Neither Barack Obama nor Mitt Romney has said much about torture as part of terrorism investigations during the 2012 general campaign. But the future of American government practices when interrogating high-level terrorism suspects appears likely to turn on the outcome of the election.
In one of his first acts, President Obama issued an executive order restricting interrogators to a list of nonabusive tactics approved in the Army Field Manual. Even as he embraced a hawkish approach to other counterterrorism issues — like drone strikes, military commissions, indefinite detention and the Patriot Act — Mr. Obama has stuck to that strict no-torture policy.
By contrast, Mr. Romney’s advisers have privately urged him to “rescind and replace President Obama’s executive order” and permit secret “enhanced interrogation techniques against high-value detainees that are safe, legal and effective in generating intelligence to save American lives,” according to an internal Romney campaign memorandum.

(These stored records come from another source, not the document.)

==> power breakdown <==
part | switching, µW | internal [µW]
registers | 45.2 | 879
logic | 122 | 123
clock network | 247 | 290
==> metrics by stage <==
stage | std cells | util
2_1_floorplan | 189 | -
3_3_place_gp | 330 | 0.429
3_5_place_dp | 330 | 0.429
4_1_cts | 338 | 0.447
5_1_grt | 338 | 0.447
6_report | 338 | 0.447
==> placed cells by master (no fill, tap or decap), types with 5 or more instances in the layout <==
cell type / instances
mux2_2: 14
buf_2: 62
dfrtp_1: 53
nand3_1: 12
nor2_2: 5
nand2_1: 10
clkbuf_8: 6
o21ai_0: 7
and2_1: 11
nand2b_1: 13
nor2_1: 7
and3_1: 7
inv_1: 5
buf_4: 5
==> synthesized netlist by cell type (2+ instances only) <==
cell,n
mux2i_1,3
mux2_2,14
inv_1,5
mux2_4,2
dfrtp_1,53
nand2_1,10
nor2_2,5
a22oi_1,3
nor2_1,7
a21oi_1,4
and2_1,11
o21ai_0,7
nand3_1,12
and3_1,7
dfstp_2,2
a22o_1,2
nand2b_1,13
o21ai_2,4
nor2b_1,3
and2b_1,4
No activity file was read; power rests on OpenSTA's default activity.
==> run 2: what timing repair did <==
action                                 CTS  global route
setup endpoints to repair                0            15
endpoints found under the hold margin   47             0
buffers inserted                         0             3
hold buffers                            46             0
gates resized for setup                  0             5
File: src/logic/kps_cfg.svh
// Purpose: Register map, field positions and timing counts of the keypad scan configuration block
// Assumes: APB byte addresses are four times the printed register index
// Notes:   Definitions only
`ifndef KPS_CFG_SVH
`define KPS_CFG_SVH

// Printed register indices
`define KPS_IDX_DIM        16'h00d5
`define KPS_IDX_ORD_LO     16'h00d6
`define KPS_IDX_ORD_HI     16'h00d7
`define KPS_IDX_IRQ        16'hff94
`define KPS_IDX_SCAN       16'h00d0
// Reset values
`define KPS_RST_DIM        8'h00
`define KPS_RST_ORD        8'h00
`define KPS_RST_IRQ        8'h00
`define KPS_RST_SCAN       8'h00
// Dimension fields
`define KPS_ROW_LSB        3
`define KPS_COL_LSB        0
// Scan control fields
`define KPS_SCAN_EN_BIT    7
`define KPS_DEB_LSB        1
`define KPS_DEB_W          6
`define KPS_KEY_IEN_BIT    0
// Shared interrupt fields
`define KPS_PD_BIT         7
`define KPS_CLK_IEN_BIT    5
`define KPS_CLK_FLG_BIT    4
`define KPS_BUS_IEN_BIT    3
`define KPS_BUS_FLG_BIT    2
`define KPS_KEY_IEN2_BIT   1
`define KPS_KEY_FLG_BIT    0
// Timing
`define KPS_CLK_MHZ        100
`define KPS_COL_TIME_US    1000
`define KPS_COL_CYC        (`KPS_COL_TIME_US * `KPS_CLK_MHZ)
`define KPS_DEB_STEP_MS    4
`define KPS_DEB_STEP_CYC   (`KPS_DEB_STEP_MS * 1000 * `KPS_CLK_MHZ)
`define KPS_DEB_MAX_STEPS  64

`endif

File: src/logic/kps_pkg.sv
// Purpose: Types shared by the keypad scan configuration block
// Assumes: Nothing
// Notes:   Numbers live in kps_cfg.svh
package kps_pkg;
  typedef enum logic [1:0] {
    KPS_IDLE,
    KPS_SCAN,
    KPS_DEBOUNCE,
    KPS_HOLD
  } kps_state_e;
  typedef logic [2:0] kps_slot_t;
endpackage : kps_pkg

File: src/logic/kps_keypad_ctrl.sv
// Purpose: Keypad size and scan-order registers, shared interrupt register and a small column scanner
// Assumes: APB slave, single clock, row inputs active low and synchronous
// Notes:   Registers at byte address four times their index; zero wait state
//
// Summary of operation
// RQ1: Size settings only used while automatic scanning is on
// RQ2: Three-bit row count field in bits 5:3 limits scanned rows
// RQ3: Three-bit column count field in bits 2:0 limits scanned columns
// RQ4: Scan order is five three-bit slots across two registers
// RQ5: Each slot names the column driven when that slot is reached
// RQ6: Slots stepped first to fifth, stopping after column count slots
// RQ7: Software loads zero to four for plain sequential scanning
// RQ8: Software reloads the order inside the key interrupt handler
// RQ9: Slots one, two and low part of three in low order register
// RQ10: Slot four bits 3:1, slot five bits 6:4 of high register
// RQ11: Bit 5 of shared register enables clock interrupt
// RQ12: Bit 4 flags clock interrupt, cleared by register read
// RQ13: Bit 3 is bus interrupt enable, bit 2 its flag
// RQ14: Bit 1 enables keypad interrupt
// RQ15: Bit 0 set on key found, cleared by register read
// RQ16: Bit 7 is read/write powerdown select, bit 6 unused
// RQ17: Scan enable selects automatic scanning, else bypass
// RQ18: Key found flag set on debounced press, cleared on read
// RQ19: Key found flag sets regardless of its interrupt enable
// RQ20: Debounce in 4ms steps, zero meaning 256ms
// RQ21: Interrupt asserted while any flag and its enable are set
// RQ22: Size and order fields reset to zero, read back as written
//
// Local design decision: the APB slave port.
`timescale 1ns/10ps
`default_nettype none
`include "kps_cfg.svh"
module kps_keypad_ctrl
  import kps_pkg::*;
#(
  parameter int COL_CYC  = `KPS_COL_CYC,
  parameter int STEP_CYC = `KPS_DEB_STEP_CYC,
  parameter int ROWS     = 6,
  parameter int COLS     = 5
) (
  input  wire logic            clk_i,
  input  wire logic            arst_n_i,
  input  wire logic            psel_i,
  input  wire logic            penable_i,
  input  wire logic            pwrite_i,
  input  wire logic [17:0]     paddr_i,
  input  wire logic [31:0]     pwdata_i,
  output logic      [31:0]     prdata_o,
  output logic                 pready_o,
  output logic                 pslverr_o,
  input  wire logic [ROWS-1:0] row_n_i,
  input  wire logic            clock_event_i,
  input  wire logic            bus_event_i,
  output logic      [COLS-1:0] col_n_o,
  output logic                 auto_scan_mode_o,
  output logic                 powerdown_select_o,
  output logic      [2:0]      key_row_o,
  output logic      [2:0]      key_col_o,
  output logic                 key_found_irq_o,
  output logic                 irq_o
);

  ////////////////////////////////////////////////////////////////////////////
  // Bus decode

  logic [7:0]  dim_r;
  logic [7:0]  ord_lo_r;
  logic [7:0]  ord_hi_r;
  logic [7:0]  scan_r;
  logic        pd_r;
  logic        clk_ien_r;
  logic        clk_flg_r;
  logic        bus_ien_r;
  logic        bus_flg_r;
  logic        key_ien_r;
  logic        key_flg_r;
  logic        key_found_r;
  logic        acc;
  logic        wr;
  logic        rd;
  logic [15:0] idx;
  logic        hit_dim;
  logic        hit_lo;
  logic        hit_hi;
  logic        hit_irq;
  logic        hit_scan;
  logic        mapped;
  logic        rd_irq;
  logic        rd_scan;
  logic        key_evt;

  // Register address match
  function automatic logic hit(input logic [17:0] a, input logic [15:0] i);
    hit = (a[1:0] == 2'h0) && (a[17:2] == i);
  endfunction : hit

  assign acc      = psel_i & penable_i;
  assign wr       = acc & pwrite_i;
  assign rd       = acc & ~pwrite_i;
  assign idx      = paddr_i[17:2];
  assign hit_dim  = hit(paddr_i, `KPS_IDX_DIM);
  assign hit_lo   = hit(paddr_i, `KPS_IDX_ORD_LO);
  assign hit_hi   = hit(paddr_i, `KPS_IDX_ORD_HI);
  assign hit_irq  = hit(paddr_i, `KPS_IDX_IRQ);
  assign hit_scan = hit(paddr_i, `KPS_IDX_SCAN);
  assign mapped   = hit_dim | hit_lo | hit_hi | hit_irq | hit_scan;
  assign rd_irq   = rd & hit_irq;
  assign rd_scan  = rd & hit_scan;

  ////////////////////////////////////////////////////////////////////////////
  // Configuration registers

  // RQ22 reset and writes
  always_ff @(posedge clk_i or negedge arst_n_i) begin
    if (!arst_n_i) begin
      dim_r    <= `KPS_RST_DIM;
      ord_lo_r <= `KPS_RST_ORD;
      ord_hi_r <= `KPS_RST_ORD;
      scan_r   <= `KPS_RST_SCAN;
    end else if (wr) begin
      if (hit_dim) begin
        dim_r <= {2'h0, pwdata_i[5:0]};
      end
      if (hit_lo) begin
        ord_lo_r <= pwdata_i[7:0];
      end
      // RQ10 top bit unused
      if (hit_hi) begin
        ord_hi_r <= {1'b0, pwdata_i[6:0]};
      end
      if (hit_scan) begin
        scan_r <= {pwdata_i[7:1] , 1'b0} | {7'h00, pwdata_i[0]};
      end
    end
  end

  // RQ16 powerdown and enables
  always_ff @(posedge clk_i or negedge arst_n_i) begin
    if (!arst_n_i) begin
      pd_r      <= 1'b0;
      clk_ien_r <= 1'b0;
      bus_ien_r <= 1'b0;
      key_ien_r <= 1'b0;
    end else if (wr && hit_irq) begin
      pd_r      <= pwdata_i[`KPS_PD_BIT];
      // RQ11 clock enable
      clk_ien_r <= pwdata_i[`KPS_CLK_IEN_BIT];
      // RQ13 bus enable
      bus_ien_r <= pwdata_i[`KPS_BUS_IEN_BIT];
      // RQ14 keypad enable
      key_ien_r <= pwdata_i[`KPS_KEY_IEN2_BIT];
    end
  end

  ////////////////////////////////////////////////////////////////////////////
  // Sticky flags, set wins over read clear

  // RQ12 clock flag clear
  always_ff @(posedge clk_i or negedge arst_n_i) begin
    if (!arst_n_i) begin
      clk_flg_r <= 1'b0;
    end else if (clock_event_i) begin
      clk_flg_r <= 1'b1;
    end else if (rd_irq) begin
      clk_flg_r <= 1'b0;
    end
  end

  // RQ13 bus flag, cleared on read
  always_ff @(posedge clk_i or negedge arst_n_i) begin
    if (!arst_n_i) begin
      bus_flg_r <= 1'b0;
    end else if (bus_event_i) begin
      bus_flg_r <= 1'b1;
    end else if (rd_irq) begin
      bus_flg_r <= 1'b0;
    end
  end

  // RQ15 keypad flag clear
  always_ff @(posedge clk_i or negedge arst_n_i) begin
    if (!arst_n_i) begin
      key_flg_r <= 1'b0;
    end else if (key_evt) begin
      key_flg_r <= 1'b1;
    end else if (rd_irq) begin
      key_flg_r <= 1'b0;
    end
  end

  // RQ18 key found flag
  // RQ19 set regardless of enable
  always_ff @(posedge clk_i or negedge arst_n_i) begin
    if (!arst_n_i) begin
      key_found_r <= 1'b0;
    end else if (key_evt) begin
      key_found_r <= 1'b1;
    end else if (rd_scan) begin
      key_found_r <= 1'b0;
    end
  end

  ////////////////////////////////////////////////////////////////////////////
  // Scanner

  kps_state_e  state_r;
  logic [2:0]  slot_r;
  logic [31:0] tmr_r;
  logic [6:0]  steps_r;
  logic [2:0]  row_hit;
  logic        any_row;
  logic [2:0]  cur_col;
  logic [2:0]  col_lim;
  logic [2:0]  row_lim;
  logic [6:0]  deb_steps;
  logic        auto_en;
  logic [ROWS-1:0] row_mask;

  assign auto_en = scan_r[`KPS_SCAN_EN_BIT];

  // RQ1 size ignored in bypass
  // RQ3 column limit
  assign col_lim = (dim_r[2:0] == 3'h0 || dim_r[2:0] > 3'(COLS)) ? 3'(COLS) : dim_r[2:0];
  // RQ2 row limit
  assign row_lim = (dim_r[5:3] == 3'h0 || dim_r[5:3] > 3'(ROWS)) ? 3'(ROWS) : dim_r[5:3];
  // RQ20 zero means max
  assign deb_steps = (scan_r[6:1] == 6'h00) ? 7'(`KPS_DEB_MAX_STEPS) : {1'b0, scan_r[6:1]};

  // Row enable mask from row count
  genvar g;
  generate
    for (g = 0; g < ROWS; g++) begin : g_row
      assign row_mask[g] = (3'(g) < row_lim);
    end
  endgenerate

  // Lowest pressed row
  always_comb begin
    row_hit = 3'h0;
    any_row = 1'b0;
    for (int i = ROWS - 1; i >= 0; i--) begin
      if (!row_n_i[i] && row_mask[i]) begin
        row_hit = 3'(i);
        any_row = 1'b1;
      end
    end
  end

  // RQ4 slot lookup
  // RQ9 low register layout
  kps_slot_sel u_slot (
    .order_i  ({ord_hi_r[6:0], ord_lo_r}),
    .slot_i   (slot_r),
    .column_o (cur_col)
  );

  assign key_evt = (state_r == KPS_DEBOUNCE) && (tmr_r == 32'(STEP_CYC - 1))
                   && (steps_r == deb_steps - 7'h1) && any_row;

  // RQ17 automatic or bypass
  // RQ6 step slots to limit
  always_ff @(posedge clk_i or negedge arst_n_i) begin
    if (!arst_n_i) begin
      state_r <= KPS_IDLE;
      slot_r  <= 3'h0;
      tmr_r   <= 32'h0;
      steps_r <= 7'h0;
    end else if (!auto_en) begin
      state_r <= KPS_IDLE;
      slot_r  <= 3'h0;
      tmr_r   <= 32'h0;
      steps_r <= 7'h0;
    end else begin
      case (state_r)
        KPS_IDLE: begin
          state_r <= KPS_SCAN;
          slot_r  <= 3'h0;
          tmr_r   <= 32'h0;
        end
        KPS_SCAN: begin
          if (tmr_r == 32'(COL_CYC - 1)) begin
            tmr_r <= 32'h0;
            if (any_row) begin
              state_r <= KPS_DEBOUNCE;
              steps_r <= 7'h0;
            end else if (slot_r + 3'h1 >= col_lim) begin
              slot_r <= 3'h0;
            end else begin
              slot_r <= slot_r + 3'h1;
            end
          end else begin
            tmr_r <= tmr_r + 32'h1;
          end
        end
        KPS_DEBOUNCE: begin
          if (!any_row) begin
            state_r <= KPS_SCAN;
            tmr_r   <= 32'h0;
          end else if (tmr_r == 32'(STEP_CYC - 1)) begin
            tmr_r <= 32'h0;
            if (steps_r == deb_steps - 7'h1) begin
              state_r <= KPS_HOLD;
              steps_r <= 7'h0;
            end else begin
              steps_r <= steps_r + 7'h1;
            end
          end else begin
            tmr_r <= tmr_r + 32'h1;
          end
        end
        KPS_HOLD: begin
          // Release debounced over same period
          if (any_row) begin
            tmr_r   <= 32'h0;
            steps_r <= 7'h0;
          end else if (tmr_r == 32'(STEP_CYC - 1)) begin
            tmr_r <= 32'h0;
            if (steps_r == deb_steps - 7'h1) begin
              state_r <= KPS_SCAN;
              slot_r  <= 3'h0;
            end else begin
              steps_r <= steps_r + 7'h1;
            end
          end else begin
            tmr_r <= tmr_r + 32'h1;
          end
        end
        default: begin
          state_r <= KPS_IDLE;
        end
      endcase
    end
  end

  // Captured key location
  always_ff @(posedge clk_i or negedge arst_n_i) begin
    if (!arst_n_i) begin
      key_row_o <= 3'h0;
      key_col_o <= 3'h0;
    end else if (key_evt) begin
      key_row_o <= row_hit;
      key_col_o <= cur_col;
    end
  end

  ////////////////////////////////////////////////////////////////////////////
  // Registered outputs

  // RQ5 drive named column
  always_ff @(posedge clk_i or negedge arst_n_i) begin
    if (!arst_n_i) begin
      col_n_o <= '1;
    end else begin
      for (int c = 0; c < COLS; c++) begin
        col_n_o[c] <= !(auto_en && state_r != KPS_IDLE && cur_col == 3'(c));
      end
    end
  end

  // RQ21 gated interrupt request
  always_ff @(posedge clk_i or negedge arst_n_i) begin
    if (!arst_n_i) begin
      irq_o              <= 1'b0;
      key_found_irq_o    <= 1'b0;
      auto_scan_mode_o   <= 1'b0;
      powerdown_select_o <= 1'b0;
    end else begin
      irq_o              <= (clk_flg_r & clk_ien_r) | (bus_flg_r & bus_ien_r) | (key_flg_r & key_ien_r);
      key_found_irq_o    <= key_found_r & scan_r[`KPS_KEY_IEN_BIT];
      auto_scan_mode_o   <= auto_en;
      powerdown_select_o <= pd_r;
    end
  end

  // Read data and answer
  always_ff @(posedge clk_i or negedge arst_n_i) begin
    if (!arst_n_i) begin
      prdata_o  <= 32'h0;
      pready_o  <= 1'b0;
      pslverr_o <= 1'b0;
    end else begin
      pready_o  <= psel_i & ~penable_i;
      pslverr_o <= psel_i & ~penable_i & ~mapped;
      prdata_o  <= 32'h0;
      if (psel_i && !penable_i && !pwrite_i) begin
        if (hit_dim) begin
          prdata_o <= {24'h0, dim_r};
        end else if (hit_lo) begin
          prdata_o <= {24'h0, ord_lo_r};
        end else if (hit_hi) begin
          prdata_o <= {24'h0, ord_hi_r};
        end else if (hit_irq) begin
          prdata_o <= {24'h0, pd_r, 1'b0, clk_ien_r, clk_flg_r, bus_ien_r, bus_flg_r, key_ien_r, key_flg_r};
        end else if (hit_scan) begin
          prdata_o <= {24'h0, scan_r[7:1], key_found_r};
        end
      end
    end
  end

  logic unused;
  assign unused = ^idx;

endmodule : kps_keypad_ctrl
`default_nettype wire

File: src/logic/kps_slot_sel.sv
// Purpose: Picks the column number held in one scan-order slot
// Assumes: Slots packed three bits each, first slot lowest
// Notes:   Purely combinational
`timescale 1ns/10ps
`default_nettype none
module kps_slot_sel
  import kps_pkg::*;
(
  input  wire logic [14:0] order_i,
  input  wire logic [2:0]  slot_i,
  output logic      [2:0]  column_o
);
  // Slot extraction
  always_comb begin
    case (slot_i)
      3'h0:    column_o = order_i[2:0];
      3'h1:    column_o = order_i[5:3];
      3'h2:    column_o = order_i[8:6];
      3'h3:    column_o = order_i[11:9];
      3'h4:    column_o = order_i[14:12];
      default: column_o = 3'h0;
    endcase
  end
endmodule : kps_slot_sel
`default_nettype wire

File: config.mk
export PLATFORM = sky130hd
export DESIGN_NAME = kps_keypad_ctrl
export DESIGN_NICKNAME = d
export VERILOG_FILES = /design/src/logic/kps_pkg.sv /design/src/logic/kps_keypad_ctrl.sv /design/src/logic/kps_slot_sel.sv
export VERILOG_INCLUDE_DIRS = /design/src /design/src/logic
export SDC_FILE = /design/constraint.sdc
export NUM_CORES = 1
export LEC_CHECK = 0
export ABC_AREA = 1
export BUFFER_PORTS_ARGS = -buffer_cell sky130_fd_sc_hd__buf_4
export CELL_PAD_IN_SITES_DETAIL_PLACEMENT = 1
export CELL_PAD_IN_SITES_GLOBAL_PLACEMENT = 1
export CORE_MARGIN = 3
export CORE_UTILIZATION = 35
export CTS_CLUSTER_SIZE = 25
export DETAILED_ROUTE_END_ITERATION = 16
export GPL_ROUTABILITY_DRIVEN = 0
export PLACE_DENSITY_LB_ADDON = 0.1
export SLEW_MARGIN = 15
export SYNTH_ARGS = -nofsm -noshare
export SYNTH_HDL_FRONTEND = slang
export SYNTH_HIERARCHICAL = 1
export SYNTH_SLANG_ARGS = --single-unit
File: constraint.sdc
create_clock -name clk_i -period 4.48 [get_ports clk_i]
set_input_delay 0.672 -clock clk_i [delete_from_list [all_inputs] [get_ports clk_i]]
set_output_delay 0.672 -clock clk_i [all_outputs]
set_load 0.05 [all_outputs]
== Word level (Yosys, flattened, before mapping) ==
Index checks and enable logic that the tools add are counted.
W data, S select, Z words.

* Word-level logic and storage cells: 212
* Register bits after elaboration: 130
* Input port bits: 63

* Reductions and logical operators: 57
* $add $sub $neg: 4
* Muxes and demuxes: 62
* Magnitude comparators: 9
* Bitwise operators: 21
* Equality and inequality tests: 33

{| class="wikitable"
|+ Operators by type and width
! cell !! count
|-
| $mux W32 || 5
|-
| $pmux W32 S4 || 1
|-
| $mux W7 || 10
|-
| $eq A16 B8 Y1 const B || 4
|-
| $mux W8 || 6
|-
| $mux W3 || 15
|-
| $add A32 B1 Y32 const B || 1
|-
| $eq A32 B17 Y1 const B || 1
|-
| $eq A32 B19 Y1 const B || 1
|-
| $logic_and A1 B1 Y1 || 23
|-
| $ne A3 B3 Y1 const B || 7
|-
| $pmux W7 S3 || 1
|-
| $mux W2 || 9
|-
| $eq A16 B16 Y1 const B || 1
|-
| $pmux W3 S5 || 1
|-
| $reduce_and A7 Y1 || 2
|-
| $logic_not A1 Y1 || 13
|-
| $eq A3 B2 Y1 const B || 4
|-
| $logic_not A3 Y1 || 4
|-
| $mux W1 || 12
|-
| $and A1 B1 Y1 || 11
|-
| $reduce_bool A2 Y1 || 5
|-
| $pmux W3 S3 || 1
|-
| $ne A4 B1 Y1 const B || 2
|-
| other kinds (25) || 46
|}

== Logic depth before layout (Yosys ltp) ==
Gate-level depths: netlist of the first run.

* Depth after elaboration: 15
* Gate-level depth with buffers: 17

== By module ==
Netlist of the first run, hierarchy kept.

{| class="wikitable"
|+ Modules (own cells, without submodules)
! module !! cells an instance !! instances !! area each (µm²)
|-
| kps_keypad_ctrl || 879 || 1 || 6421.2
|-
| kps_slot_sel || 37 || 1 || 175.2
|}

== Worst setup path after synthesis of the first run ==
Ideal clock, no wire load.

* Path type: input to register
* Start: input paddr_i[1]
* End: register ord_lo_r[5]
* Cell stages on the path: 8
* Setup slack: 2.544 ns
* Library setup time: 0.131 ns
* Arrival: 1.806 ns
* Cells stage by stage: or2_1 > nor3_1 > nand2_1 > inv_2 > nand2_1 > clkbuf_1 > nand2_1 > o21ai_0

* Word-level cells in the longest chain between the ends: 3

{| class="wikitable"
|+ RTL lines
! element !! RTL line !! RTL
|-
| from (decl) || kps_keypad_ctrl.sv:46 || <nowiki>input wire logic [17:0] paddr_i,</nowiki>
|-
| $logic_not A2 Y1 || kps_keypad_ctrl.sv:94 || <nowiki>hit = (a[1:0] == 2'h0) && (a[17:2] == i);</nowiki>
|-
| $logic_and A1 B1 Y1 || kps_keypad_ctrl.sv:94 ||
|-
| $reduce_and A2 Y1 (no source line) || - ||
|-
| to (signal assigned) || kps_keypad_ctrl.sv:117 || <nowiki>ord_lo_r <= `KPS_RST_ORD;</nowiki>
|-
| to (signal assigned) || kps_keypad_ctrl.sv:125 || <nowiki>ord_lo_r <= pwdata_i[7:0];</nowiki>
|-
| to (decl) || kps_keypad_ctrl.sv:67 || <nowiki>logic [7:0] ord_lo_r;</nowiki>
|}

No other way between the ends.
A chain may end at the register's enable or synchronous reset.

== Worst setup path after layout of the first run ==
* Start: register tmr_r[0]
* End: register key_row_o[0]

* Word-level cells in the longest chain between the ends: 4

{| class="wikitable"
|+ RTL lines
! element !! RTL line !! RTL
|-
| from (decl) || kps_keypad_ctrl.sv:208 || <nowiki>logic [31:0] tmr_r;</nowiki>
|-
| from (signal assigned) || kps_keypad_ctrl.sv:292 || <nowiki>tmr_r <= tmr_r + 32'h1;</nowiki>
|-
| from (signal assigned) || kps_keypad_ctrl.sv:308 || <nowiki>tmr_r <= tmr_r + 32'h1;</nowiki>
|-
| from (signal assigned) || kps_keypad_ctrl.sv:325 || <nowiki>tmr_r <= tmr_r + 32'h1;</nowiki>
|-
| $eq A32 B19 Y1 || kps_keypad_ctrl.sv:257 || <nowiki>assign key_evt = (state_r == KPS_DEBOUNCE) && (tmr_r == 32'(STEP_CYC - 1))</nowiki>
|-
| $logic_and A1 B1 Y1 || kps_keypad_ctrl.sv:257 ||
|-
| $logic_and A1 B1 Y1 (2 in series) || kps_keypad_ctrl.sv:258 || <nowiki>&& (steps_r == deb_steps - 7'h1) && any_row;</nowiki>
|-
| to (signal assigned) || kps_keypad_ctrl.sv:341 || <nowiki>key_row_o <= row_hit;</nowiki>
|-
| to (decl) || kps_keypad_ctrl.sv:57 || <nowiki>output logic [2:0] key_row_o,</nowiki>
|}

No other way between the ends.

While the memo is a policy proposal drafted by Mr. Romney’s advisers in September 2011, and not a final decision by him, its detailed analysis dovetails with his rare and limited public comments about interrogation.
“We’ll use enhanced interrogation techniques which go beyond those that are in the military handbook right now,” he said at a news conference in Charleston, S.C., in December.
The campaign policy paper does not specify which techniques Mr. Romney should approve, saying more study was needed because Mr. Obama had “permanently damaged” the value of some by releasing memorandums detailing Bush-era techniques in April 2009.
After the terrorist attacks of Sept. 11, 2001, Bush administration lawyers approved as legal, despite antitorture laws, such tactics as prolonged sleep deprivation, shackling into painful “stress” positions for long periods while naked and in a cold room, slamming into a wall, locking inside a small box, and the suffocation tactic called waterboarding. The goal was to break the will to resist of detainees believed to be withholding information.
When disclosed, the Bush policies ignited a heated debate that continues to flare. The policy’s supporters say they were lawful and extracted valuable information that helped save lives. Critics contend that they were illegal and damaged the United States’ moral standing, and that the same or better information could have been obtained with nonabusive tactics.